Sars-CoV-2/COVID 19Heuschrecken: Bedrohung für 24 Millionen Menschen in Ostafrika

23-04-2020

von TERRA TECH

Rund zwei Monate ist es her, dass TERRA TECH zu Spenden für Kleinbauernfamilien in Äthiopien aufgerufen hat. Seit Herbst letzten Jahres wird Ostafrika von der schwersten Heuschreckenplage seit 25 Jahren heimgesucht. Viele Kleinbauern haben ihre Ernten nahezu vollständig verloren und stehen mit ihren Familien vor dem Nichts. Nahrungsmittelnothilfe ist daher dringend nötig, um die Zeit bis zur nächsten Ernteperiode zu überbrücken.

Heuschreckenplage: Corona steht Hilfsmaßnahmen im Weg

"Die Spendenbereitschaft nach unserem Aufruf hat uns positiv überrascht. Über 50.000 Euro konnten wir bereits für die Nothilfe unseres lokalen Partners Kelem bereitstellen," berichtet Leonie Dylla, Projektleiterin bei TERRA TECH. Für dieses Geld wurden Hilfsgüter, wie zum Beispiel Saatgut, angeschafft. Doch damit enden die guten Neuigkeiten vorerst.

Denn die Hilfe wurde jäh unterbunden. "Aufgrund des Coronavirus wurden Versammlungs- und Reiseverbote in Äthiopien erlassen. Daher können wir derzeit keine der beschafften Hilfsgüter verteilen," erläutert Dylla. Auch die Bekämpfung der Heuschrecken ist im Land momentan nicht wirkungsvoll möglich, die Einsatztrupps dürfen nicht in die betroffenen Regionen reisen. Dabei wäre ein Eingreifen so nötig.

Äthiopien: "Zum Teil sind 100 Prozent der Pflanzen zerstört"

"In Distrikten wie Kallu, Tehuledere und Ambassel vermehren sich die Heuschrecken wieder. Zum Teil sind 100 Prozent der reifen Pflanzen zerstört, auch die Jungpflanzen werden abgefressen," berichtet Abdulaziz Aragie, Geschäftsführer von Kelem.

Da die Situation in Nachbarländern wie Kenia ähnlich ist, zeichnen die Vereinten Nationen ein düsteres Bild. Ein Mitarbeiter warnt bereits, dass künftig 24 Millionen Menschen in Ostafrika ihre Familien nicht mehr ernähren können.
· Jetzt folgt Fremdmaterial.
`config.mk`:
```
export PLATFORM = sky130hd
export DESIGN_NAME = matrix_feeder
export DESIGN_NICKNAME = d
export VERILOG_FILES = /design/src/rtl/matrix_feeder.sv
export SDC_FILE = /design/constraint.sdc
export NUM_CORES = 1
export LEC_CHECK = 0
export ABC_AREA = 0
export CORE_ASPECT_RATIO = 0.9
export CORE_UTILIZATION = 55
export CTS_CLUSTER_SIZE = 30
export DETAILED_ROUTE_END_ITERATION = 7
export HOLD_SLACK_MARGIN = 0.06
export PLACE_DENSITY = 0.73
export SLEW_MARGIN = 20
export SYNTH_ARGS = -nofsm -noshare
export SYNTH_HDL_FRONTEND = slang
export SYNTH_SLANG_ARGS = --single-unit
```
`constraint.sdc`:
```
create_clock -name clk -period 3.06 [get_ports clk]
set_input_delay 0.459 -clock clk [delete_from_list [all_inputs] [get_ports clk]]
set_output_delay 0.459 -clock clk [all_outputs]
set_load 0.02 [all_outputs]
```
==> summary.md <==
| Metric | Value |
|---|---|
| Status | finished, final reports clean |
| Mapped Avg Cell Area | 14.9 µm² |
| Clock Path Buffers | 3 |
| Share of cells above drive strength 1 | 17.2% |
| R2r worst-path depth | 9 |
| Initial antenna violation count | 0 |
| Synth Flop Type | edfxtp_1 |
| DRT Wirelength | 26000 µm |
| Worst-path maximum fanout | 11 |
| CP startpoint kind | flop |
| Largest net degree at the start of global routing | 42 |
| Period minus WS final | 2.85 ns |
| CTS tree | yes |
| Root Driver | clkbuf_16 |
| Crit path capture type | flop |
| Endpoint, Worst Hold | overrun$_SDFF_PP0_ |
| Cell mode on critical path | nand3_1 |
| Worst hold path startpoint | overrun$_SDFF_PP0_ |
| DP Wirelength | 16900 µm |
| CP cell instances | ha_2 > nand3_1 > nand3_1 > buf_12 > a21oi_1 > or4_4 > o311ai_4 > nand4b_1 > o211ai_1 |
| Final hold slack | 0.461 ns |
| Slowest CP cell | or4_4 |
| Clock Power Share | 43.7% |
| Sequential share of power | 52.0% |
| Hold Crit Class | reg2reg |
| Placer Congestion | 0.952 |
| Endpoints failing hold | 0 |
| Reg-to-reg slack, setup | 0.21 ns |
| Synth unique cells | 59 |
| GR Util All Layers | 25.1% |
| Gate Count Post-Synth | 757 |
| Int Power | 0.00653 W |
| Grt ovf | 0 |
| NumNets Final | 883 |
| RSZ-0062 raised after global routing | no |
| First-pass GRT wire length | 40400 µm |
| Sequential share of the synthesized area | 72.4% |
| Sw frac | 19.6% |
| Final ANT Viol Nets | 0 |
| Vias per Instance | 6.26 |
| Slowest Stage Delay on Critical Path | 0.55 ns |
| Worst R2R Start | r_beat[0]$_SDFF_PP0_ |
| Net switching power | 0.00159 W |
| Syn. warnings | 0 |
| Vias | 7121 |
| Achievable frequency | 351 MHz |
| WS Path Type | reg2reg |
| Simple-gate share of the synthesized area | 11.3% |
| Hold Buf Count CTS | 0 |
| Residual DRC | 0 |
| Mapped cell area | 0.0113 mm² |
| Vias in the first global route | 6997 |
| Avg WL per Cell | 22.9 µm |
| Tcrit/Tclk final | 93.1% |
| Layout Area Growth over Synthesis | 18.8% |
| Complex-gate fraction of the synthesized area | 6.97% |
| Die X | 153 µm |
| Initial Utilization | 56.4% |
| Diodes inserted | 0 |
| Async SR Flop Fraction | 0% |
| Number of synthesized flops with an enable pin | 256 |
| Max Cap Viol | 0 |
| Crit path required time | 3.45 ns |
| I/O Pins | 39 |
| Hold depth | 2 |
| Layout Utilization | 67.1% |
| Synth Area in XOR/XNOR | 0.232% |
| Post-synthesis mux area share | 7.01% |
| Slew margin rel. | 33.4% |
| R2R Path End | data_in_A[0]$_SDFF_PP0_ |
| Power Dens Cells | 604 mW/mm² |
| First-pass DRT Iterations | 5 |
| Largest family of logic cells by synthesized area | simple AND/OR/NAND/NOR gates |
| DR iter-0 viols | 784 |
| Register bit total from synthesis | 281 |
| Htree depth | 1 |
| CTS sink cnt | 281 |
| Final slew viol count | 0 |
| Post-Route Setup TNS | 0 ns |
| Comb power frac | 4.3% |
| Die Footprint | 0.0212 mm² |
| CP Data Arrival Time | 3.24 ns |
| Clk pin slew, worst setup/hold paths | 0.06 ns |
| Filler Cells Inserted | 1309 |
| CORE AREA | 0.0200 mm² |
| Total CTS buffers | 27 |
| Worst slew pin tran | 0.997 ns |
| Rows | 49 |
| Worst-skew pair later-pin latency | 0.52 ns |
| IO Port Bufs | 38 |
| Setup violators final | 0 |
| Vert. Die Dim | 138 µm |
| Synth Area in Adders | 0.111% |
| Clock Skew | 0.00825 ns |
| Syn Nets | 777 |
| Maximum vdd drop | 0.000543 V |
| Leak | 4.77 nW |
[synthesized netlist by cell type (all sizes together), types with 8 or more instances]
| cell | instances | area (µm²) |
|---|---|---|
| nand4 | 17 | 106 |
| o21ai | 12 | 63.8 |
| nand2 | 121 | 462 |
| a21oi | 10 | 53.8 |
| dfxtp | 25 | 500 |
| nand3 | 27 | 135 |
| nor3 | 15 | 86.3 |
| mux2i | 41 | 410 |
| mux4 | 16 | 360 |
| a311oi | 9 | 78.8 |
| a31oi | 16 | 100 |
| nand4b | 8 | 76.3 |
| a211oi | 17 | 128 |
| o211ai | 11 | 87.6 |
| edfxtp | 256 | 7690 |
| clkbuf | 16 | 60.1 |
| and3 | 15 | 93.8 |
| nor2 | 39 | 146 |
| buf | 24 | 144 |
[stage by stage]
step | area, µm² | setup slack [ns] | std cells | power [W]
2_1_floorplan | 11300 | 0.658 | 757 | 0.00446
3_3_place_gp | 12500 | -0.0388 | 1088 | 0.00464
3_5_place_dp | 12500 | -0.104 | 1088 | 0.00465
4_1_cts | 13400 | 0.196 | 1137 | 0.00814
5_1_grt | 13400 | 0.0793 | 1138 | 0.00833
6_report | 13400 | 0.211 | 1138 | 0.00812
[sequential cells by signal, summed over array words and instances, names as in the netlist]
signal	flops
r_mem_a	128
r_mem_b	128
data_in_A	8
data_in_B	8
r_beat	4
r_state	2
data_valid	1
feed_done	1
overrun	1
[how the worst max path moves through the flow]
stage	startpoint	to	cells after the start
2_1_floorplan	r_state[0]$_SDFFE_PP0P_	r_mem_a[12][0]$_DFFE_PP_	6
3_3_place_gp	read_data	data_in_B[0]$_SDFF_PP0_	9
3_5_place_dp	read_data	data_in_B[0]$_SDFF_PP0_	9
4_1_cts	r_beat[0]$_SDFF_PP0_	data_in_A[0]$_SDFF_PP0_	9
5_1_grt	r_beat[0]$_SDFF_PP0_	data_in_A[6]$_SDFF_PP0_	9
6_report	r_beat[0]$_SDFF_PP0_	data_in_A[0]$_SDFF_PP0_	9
Corona-Einschränkungen sorgen für einen gefährlichen Kreislauf 

Für Äthiopien bedeutet dieses Szenario aktuell, dass die Kleinbauern, die bereits ihre Ernten verloren haben, derzeit kaum Hoffnung auf eine positive Zukunft haben. Zudem sind viele weitere Menschen von Ausgangssperren und wirtschaftlichen Folgen betroffen – insbesondere diejenigen, die als Tagelöhner ihr tägliches Brot verdienen müssen. Diese Entwicklung kann einen gefährlichen Kreislauf in Gang setzten.

Denn Hunger und Mangelernährung machen anfälliger für Krankheiten wie das Coronavirus. Daher ist es wichtig, die Hilfsmaßnahmen nach Beendigung der Corona-Einschränkungen schnellst möglich wieder aufzunehmen und auszuweiten.